Disclosure Statement

No potential conflict of interest was reported by the authors.

Additional information

Funding

Funding for this article was received through the ESRC-FCDO Development Frontiers Grant Program (ES/T016051/1) and the British Academy Postdoctoral Fellowship Scheme (pf170152).

Notes on contributors

Laurie Parsons

LAURIE PARSONS is a Senior Lecturer in Human Geography at Royal Holloway, University of London, London TW20 0EX, UK. E-mail: [email protected]. His work explores the politics of labor, environment, and climate change, highlighting the complexities and contradictions of environmental governance, sensing, and policy.

Ricardo Safra de Campos

RICARDO SAFRA DE CAMPOS is Senior Lecturer in the Department of Geography at University of Exeter, Exeter EX4 4RJ, UK. E-mail: [email protected]. His research interests include spatial mobility dimensions of human interaction with environmental change, with a focus on migration, sustainability, and well-being.

Alice Moncaster

ALICE MONCASTER is a Professor of Sustainable Construction in the School of Architecture and Environment at the University of the West of England, Bristol BS16 QQY, UK. E-mail: [email protected]. Her research interests focus on the environmental impacts of construction and on making the built environment more sustainable and resilient for all.

Ian Cook

IAN COOK is a Professor of Cultural Geography at the University of Exeter, Exeter EX4 4RJ, UK. E-mail: [email protected]. He researches how academics, filmmakers, artists, activists, musicians, and others try to make tangible to their audiences the lives of those who grow and make everyday commodities. He also runs the spoof shopping Web site followthethings.com.

Tasneem Siddiqui

TASNEEM SIDDIQUI is a Professor of Political Science at the University of Dhaka, Shahbag, Dhaka 1000, Bangladesh, and the founding chair of the Refugee and Migratory Movements Research Unit. E-mail: [email protected]. Her works focus on climate change adaptation and migration, drivers and impact of internal and international male and female labor migration, migration governance, diaspora, remittances, and safe and sustainable cities inclusive to migrants.

Chethika Abenayake

CHETHIKA ABENAYAKE is a Senior Lecturer in the Department of Town & Country Planning at University of Moratuwa, Moratuwa, Katubedda 10400, Sri Lanka. E-mail: [email protected]. Her research interests include planning for disaster-resilient cities and communities and emulating nature-inspired solutions for urban planning.

Amila Buddhika Jayasinghe

AMILA BUDDHIKA JAYASINGHE is a Senior Lecturer in the Department of Town & Country Planning at University of Moratuwa, Moratuwa, Katubedda 10400, Sri Lanka.
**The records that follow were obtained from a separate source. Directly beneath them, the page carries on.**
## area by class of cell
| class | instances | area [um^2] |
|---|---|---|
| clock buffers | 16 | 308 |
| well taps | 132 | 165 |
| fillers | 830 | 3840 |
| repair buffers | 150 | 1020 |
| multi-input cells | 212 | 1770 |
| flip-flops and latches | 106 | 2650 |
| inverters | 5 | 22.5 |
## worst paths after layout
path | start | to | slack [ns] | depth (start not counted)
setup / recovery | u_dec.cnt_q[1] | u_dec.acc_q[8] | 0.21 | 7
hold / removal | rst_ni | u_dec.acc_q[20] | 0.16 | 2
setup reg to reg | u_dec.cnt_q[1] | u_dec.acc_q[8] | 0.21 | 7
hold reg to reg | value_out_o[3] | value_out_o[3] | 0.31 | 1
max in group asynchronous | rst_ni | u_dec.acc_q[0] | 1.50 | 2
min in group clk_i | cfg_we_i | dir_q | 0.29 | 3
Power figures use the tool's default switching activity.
<file path="config.mk">
export PLATFORM = sky130hd
export DESIGN_NAME = dcpid_state
export DESIGN_NICKNAME = d
export VERILOG_FILES = /design/src/dual_channel_pid_controller_core_defines.svh /design/src/dcpid_pkg.sv /design/src/dcpid_state.sv
export SDC_FILE = /design/constraint.sdc
export NUM_CORES = 1
export LEC_CHECK = 0
export BUFFER_PORTS_ARGS = -buffer_cell sky130_fd_sc_hd__buf_2
export CORE_ASPECT_RATIO = 0.5
export CORE_MARGIN = 2
export CORE_UTILIZATION = 45
export CTS_BUF_LIST = sky130_fd_sc_hd__clkbuf_8 sky130_fd_sc_hd__clkbuf_16
export CTS_CLUSTER_DIAMETER = 30
export DETAILED_ROUTE_END_ITERATION = 10
export PLACE_DENSITY_LB_ADDON = 0.25
export SLEW_MARGIN = 15
export SYNTH_ARGS = -nofsm -noshare
export SYNTH_HDL_FRONTEND = slang
export SYNTH_SLANG_ARGS = --single-unit
</file>
<file path="constraint.sdc">
create_clock -name clk_i -period 9.7 [get_ports clk_i]
set_clock_uncertainty 0.15 [all_clocks]
set_input_delay 0.97 -clock clk_i [delete_from_list [all_inputs] [get_ports clk_i]]
set_output_delay 0.97 -clock clk_i [all_outputs]
set_load 0.01 [all_outputs]
</file>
E-mail: [email protected]. His research interests include urban informatics, spatial analysis, and infrastructure planning.

Pratik Mishra

PRATIK MISHRA is a Postdoctoral Research Associate in the Lancaster Environment Center at Lancaster University, Lancaster LA1 4YQ, UK. E-mail: [email protected]. His research surrounding informal labor in brick kilns and sanitation work in South Asia draws strong connections between studies of labor regimes, urbanization, migration, caste, and political ecology.

Long Ly Vouch

LONG LY VOUCH is an independent researcher working at the nexus of environment and development in Phnom Penh, Cambodia. E-mail: [email protected]. He brings fifteen years of experience managing research teams in the Global South, report writing, and contextual expertise in the brick industry.

Tamim Billah

TAMIM BILLAH is a Research Associate at the Refugee and Migratory Movements Research Unit, University of Dhaka, Shahbag, Dhaka 1000, Bangladesh. E-mail: [email protected]. His work explores migration and development in Bangladesh.